Fast reactors burn efficiently all actinides as well as long-lived fission products (I, Tc). Utilization of medium-life Cs and Sr and cooling of all other radioactive wastes (RW) upon thorough removal of actinides create the conditions required for radiation-equivalent RW burial, replacing the uranium extracted from the ground with its a-active decay products without disturbing the natural radiation equilibrium. Exclusion of reactivity accidents with fuel failure and great radioactive releases removes the principal objection against such a transmutation-based fuel cycle.
Abandonment of the uranium blanket, the small reactivity margin, the fuel cycle closed at NPPs with circulation of a high-activity mixture of U, Pu and other actinides make it possible to take political and technical measures to prevent Pu thefts and its using for weapons.
Implementation of the above-mentioned options would enable us to meet the main requirements of a large-scale nuclear power industry, including deterministic exclusion of disastrous radioactive releases during severe accidents with reactor power excursions, loss of coolant, destruction of the external barriers (leaktight vessel, reactor building), etc.

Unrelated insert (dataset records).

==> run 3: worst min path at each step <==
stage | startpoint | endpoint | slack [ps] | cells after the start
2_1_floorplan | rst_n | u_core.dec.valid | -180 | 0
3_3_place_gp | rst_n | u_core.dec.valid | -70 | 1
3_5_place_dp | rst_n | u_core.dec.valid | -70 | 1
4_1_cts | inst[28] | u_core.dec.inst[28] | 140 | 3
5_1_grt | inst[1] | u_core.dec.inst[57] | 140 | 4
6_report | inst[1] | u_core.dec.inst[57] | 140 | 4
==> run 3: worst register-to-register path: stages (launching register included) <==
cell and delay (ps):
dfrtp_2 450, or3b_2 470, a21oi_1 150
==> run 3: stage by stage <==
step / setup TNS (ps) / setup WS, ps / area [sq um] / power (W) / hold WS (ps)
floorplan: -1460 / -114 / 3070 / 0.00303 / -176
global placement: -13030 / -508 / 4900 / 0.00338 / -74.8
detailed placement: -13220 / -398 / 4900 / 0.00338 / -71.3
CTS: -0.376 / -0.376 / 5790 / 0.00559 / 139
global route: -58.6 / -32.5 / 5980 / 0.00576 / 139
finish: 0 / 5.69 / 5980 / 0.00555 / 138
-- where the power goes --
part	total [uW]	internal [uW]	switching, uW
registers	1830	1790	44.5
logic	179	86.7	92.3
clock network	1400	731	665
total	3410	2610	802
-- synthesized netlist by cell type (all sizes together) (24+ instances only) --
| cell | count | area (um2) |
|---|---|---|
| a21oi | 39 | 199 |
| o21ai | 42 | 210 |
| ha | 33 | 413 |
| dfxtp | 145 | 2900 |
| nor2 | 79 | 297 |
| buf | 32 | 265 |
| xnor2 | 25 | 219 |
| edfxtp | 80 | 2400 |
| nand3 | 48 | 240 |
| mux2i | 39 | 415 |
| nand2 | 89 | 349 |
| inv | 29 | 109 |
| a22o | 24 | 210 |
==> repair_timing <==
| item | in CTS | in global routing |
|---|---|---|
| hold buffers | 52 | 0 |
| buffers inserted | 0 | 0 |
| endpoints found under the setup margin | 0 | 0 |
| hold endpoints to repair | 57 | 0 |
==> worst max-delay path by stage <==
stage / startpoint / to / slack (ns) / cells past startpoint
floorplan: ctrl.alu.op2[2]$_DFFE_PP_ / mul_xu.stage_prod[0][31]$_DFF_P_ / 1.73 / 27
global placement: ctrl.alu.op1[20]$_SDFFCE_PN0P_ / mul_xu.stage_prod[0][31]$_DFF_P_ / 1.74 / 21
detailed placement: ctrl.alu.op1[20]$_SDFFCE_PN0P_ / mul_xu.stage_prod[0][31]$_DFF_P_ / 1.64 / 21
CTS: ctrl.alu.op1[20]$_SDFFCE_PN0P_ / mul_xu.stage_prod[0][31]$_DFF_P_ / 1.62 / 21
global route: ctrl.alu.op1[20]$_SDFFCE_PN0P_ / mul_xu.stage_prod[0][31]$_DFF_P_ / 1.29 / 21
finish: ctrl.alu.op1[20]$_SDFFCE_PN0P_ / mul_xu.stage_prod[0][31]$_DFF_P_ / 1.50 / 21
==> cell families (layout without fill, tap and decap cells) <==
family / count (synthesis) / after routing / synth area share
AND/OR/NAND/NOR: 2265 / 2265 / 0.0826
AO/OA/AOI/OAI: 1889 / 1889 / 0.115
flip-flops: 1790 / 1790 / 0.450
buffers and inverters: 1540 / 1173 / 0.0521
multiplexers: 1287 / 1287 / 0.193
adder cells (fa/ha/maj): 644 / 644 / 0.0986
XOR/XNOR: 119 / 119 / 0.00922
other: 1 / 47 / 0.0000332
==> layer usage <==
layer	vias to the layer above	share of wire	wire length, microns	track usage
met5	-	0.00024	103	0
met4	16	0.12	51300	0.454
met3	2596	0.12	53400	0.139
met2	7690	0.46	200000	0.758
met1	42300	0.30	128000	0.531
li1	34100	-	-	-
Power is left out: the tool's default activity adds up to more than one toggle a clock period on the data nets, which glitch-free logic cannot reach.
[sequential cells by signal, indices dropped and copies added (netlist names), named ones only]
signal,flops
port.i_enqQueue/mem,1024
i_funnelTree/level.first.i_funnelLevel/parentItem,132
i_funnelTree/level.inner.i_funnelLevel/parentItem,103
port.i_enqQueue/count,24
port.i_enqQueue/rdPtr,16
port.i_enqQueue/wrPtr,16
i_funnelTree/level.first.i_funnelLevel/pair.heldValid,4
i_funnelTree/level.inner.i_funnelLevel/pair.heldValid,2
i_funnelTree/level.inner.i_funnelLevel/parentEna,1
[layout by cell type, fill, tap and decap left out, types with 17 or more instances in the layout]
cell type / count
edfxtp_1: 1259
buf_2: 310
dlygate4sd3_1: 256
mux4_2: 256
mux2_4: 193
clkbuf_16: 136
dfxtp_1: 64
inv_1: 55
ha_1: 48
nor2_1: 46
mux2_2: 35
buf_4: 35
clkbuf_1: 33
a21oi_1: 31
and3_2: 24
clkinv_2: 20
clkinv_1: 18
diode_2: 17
File: src/logic/intra_macros.svh
`ifndef INTRA_MACROS_SVH
`define INTRA_MACROS_SVH

// Fixed quantizer setting, any value 0..51 is legal
`define INTRA_QP 27

// Pixel width
`define PIX_W 8

// Signed residual, pixel minus prediction
`define RES_W 9

// Signed quantized coefficient
`define COEF_W 15

`endif

File: src/logic/intra_pkg.sv
`default_nettype none
`include "intra_macros.svh"

package intra_pkg;

    typedef logic        [`PIX_W-1:0]  pix_t;
    typedef logic signed [`RES_W-1:0]  res_t;
    typedef logic signed [`COEF_W-1:0] coef_t;

    typedef struct packed {
        pix_t [0:15] pix;                     // Raster order, row 0 first
    } pix_blk_t;

    typedef struct packed {
        res_t [0:15] res;
    } res_blk_t;

    typedef struct packed {
        coef_t [0:15] coef;
    } coef_blk_t;

    typedef struct packed {
        pix_t [0:3] top;                      // Row above, left to right
        pix_t [0:3] left;                     // Column to the left, top to bottom
        logic       top_avail;
        logic       left_avail;
    } nbr_t;

    // Row is QP mod 6, column is position class
    localparam int QUANT_MF [0:5][0:2] = '{
        '{13107, 5243, 8066},
        '{11916, 4660, 7490},
        '{10082, 4194, 6554},
        '{ 9362, 3647, 5825},
        '{ 8192, 3355, 5243},
        '{ 7282, 2893, 4559}
    };

    localparam int DEQUANT_V [0:5][0:2] = '{
        '{10, 16, 13},
        '{11, 18, 14},
        '{13, 20, 16},
        '{14, 23, 18},
        '{16, 25, 20},
        '{18, 29, 23}
    };

    // 0 even-even, 1 odd-odd, 2 mixed
    function automatic int pos_class(input int idx);
        int row_odd;
        int col_odd;
        row_odd = (idx / 4) % 2;
        col_odd = idx % 2;
        if (row_odd == 0 && col_odd == 0) begin
            return 0;
        end else if (row_odd == 1 && col_odd == 1) begin
            return 1;
        end
        return 2;
    endfunction

endpackage : intra_pkg

`default_nettype wire

File: src/logic/tq_dct_quant.sv
`default_nettype none
`include "intra_macros.svh"

module tq_dct_quant (
    input  logic                 clk,
    input  logic                 rst,
    input  logic                 res_valid_i,
    input  intra_pkg::res_blk_t  res_blk_i,
    output logic                 coef_valid_o,
    output intra_pkg::coef_blk_t coef_blk_o
);
    import intra_pkg::*;

    localparam int ROW_W    = `RES_W + 3;     // Row gain up to 6
    localparam int COL_W    = `RES_W + 6;     // Total gain up to 36
    localparam int QBITS    = 15 + `INTRA_QP / 6;
    localparam int QP_REM   = `INTRA_QP % 6;
    localparam int Q_ROUND  = (1 << QBITS) / 3;   // Intra rounding offset
    localparam int COEF_MAX = (1 << (`COEF_W - 1)) - 1;

    typedef logic signed [COL_W-1:0] bf_t;
    typedef bf_t [0:3] quad_t;

    logic                    row_vld;
    logic signed [ROW_W-1:0] row_nxt [16];
    logic signed [ROW_W-1:0] row_q   [16];
    coef_blk_t               coef_nxt;

    function automatic quad_t fwd_bfly(input quad_t x);
        bf_t   s0;
        bf_t   s1;
        bf_t   d0;
        bf_t   d1;
        quad_t y;
        s0   = x[0] + x[3];
        s1   = x[1] + x[2];
        d0   = x[0] - x[3];
        d1   = x[1] - x[2];
        y[0] = s0 + s1;
        y[1] = (d0 <<< 1) + d1;
        y[2] = s0 - s1;
        y[3] = d0 - (d1 <<< 1);
        return y;
    endfunction

    function automatic coef_t quantize(input bf_t val, input int mf);
        logic [COL_W-1:0] mag;
        logic [31:0]      lvl;
        mag = val[COL_W-1] ? COL_W'(-val) : COL_W'(val);
        lvl = (32'(mag) * 32'(mf) + 32'(Q_ROUND)) >> QBITS;
        if (lvl > 32'(COEF_MAX)) begin
            lvl = 32'(COEF_MAX);              // Saturate magnitude
        end
        return val[COL_W-1] ? -coef_t'(lvl) : coef_t'(lvl);
    endfunction

    always_comb begin : row_fwd
        quad_t x;
        quad_t y;
        for (int r = 0; r < 4; r++) begin
            for (int k = 0; k < 4; k++) begin
                x[k] = bf_t'(res_blk_i.res[4*r+k]);
            end
            y = fwd_bfly(x);
            for (int k = 0; k < 4; k++) begin
                row_nxt[4*r+k] = ROW_W'(y[k]);
            end
        end
    end

    always_comb begin : col_quant
        quad_t x;
        quad_t y;
        for (int c = 0; c < 4; c++) begin
            for (int k = 0; k < 4; k++) begin
                x[k] = bf_t'(row_q[4*k+c]);
            end
            y = fwd_bfly(x);
            for (int k = 0; k < 4; k++) begin
                coef_nxt.coef[4*k+c] = quantize(y[k], QUANT_MF[QP_REM][pos_class(4*k+c)]);
            end
        end
    end

    always_ff @(posedge clk) begin
        if (rst) begin
            row_vld      <= 1'b0;
            coef_valid_o <= 1'b0;
        end else begin
            row_vld      <= res_valid_i;
            coef_valid_o <= row_vld;
        end
    end

    always_ff @(posedge clk) begin
        if (res_valid_i) begin
            row_q <= row_nxt;
        end
        if (row_vld) begin
            coef_blk_o <= coef_nxt;
        end
    end

endmodule : tq_dct_quant

`default_nettype wire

An urgent task both for Russia and for a number of other countries is to utilize within the next 2-3 decades the plutonium accumulated in storages which comes from NPPs, extracted from their fuel, and from dismantles nuclear weapons, converted into spent fuel. Pu utilization in reactors which will meet the high safety and economy requirements discussed above and will operate in an open fuel cycle at the first prolonged stage, allows reducing the time for clearing the storages of Pu and meeting the Pu management recommendations made by CISAC of the US National Academy of Sciences.
Such an approach to Pu utilization can be especially attractive for the next stage of nuclear power industry advance, since it dispenses with the necessity for the economically inefficient effort to create special "burners" or to burn plutonium in the operating reactors.
These problems can be solved by the concept of a fast reactor cooled by liquid lead. This concept is being developed in Russia within the framework of the State Program "Environmentally Clean Power Industry" and is based on the vast practical experience obtained at Russian fast reactors with Na cooling and the submarine reactors cooled by heavy liquid metal (Pb-Bi alloy). Therefore, development and demonstration of the proposed technology can be realized in a rather limited time. The initial assumptions have been proved by the design investigations and developments of 300, 600 and 1000 MWe reactors and by the experiments on the key aspects of the concept. A similar reactor could be also employed in a system with an external neutron source (cyclic proton accelerator), proposed by CERN (Carlo Rubbia et al.).
The objective of the proposed project is to elaborate the concept of a lead-cooled reactor for conversion of weapon-grade and extracted power reactor plutonium into spent fuel under operation in the open fuel cycle. To substantiate the concept, a package of computations and experiments are planned to be conducted in physics, thermal hydraulics and safety, two design options for the 300 MWe reactor (BREST-300) are to be developed, and the main charac-teristics of the 600 MWe reactor are to be assessed. The first option is a critical reactor (LCFR) and the second is a reactor with 2% subcriticality, operating from an external proton source with a moderate current (ALCFR). For such a source a cyclic accelerator will be used with a current of ~10 mA, which is to raise particles energies of ~1 GeV.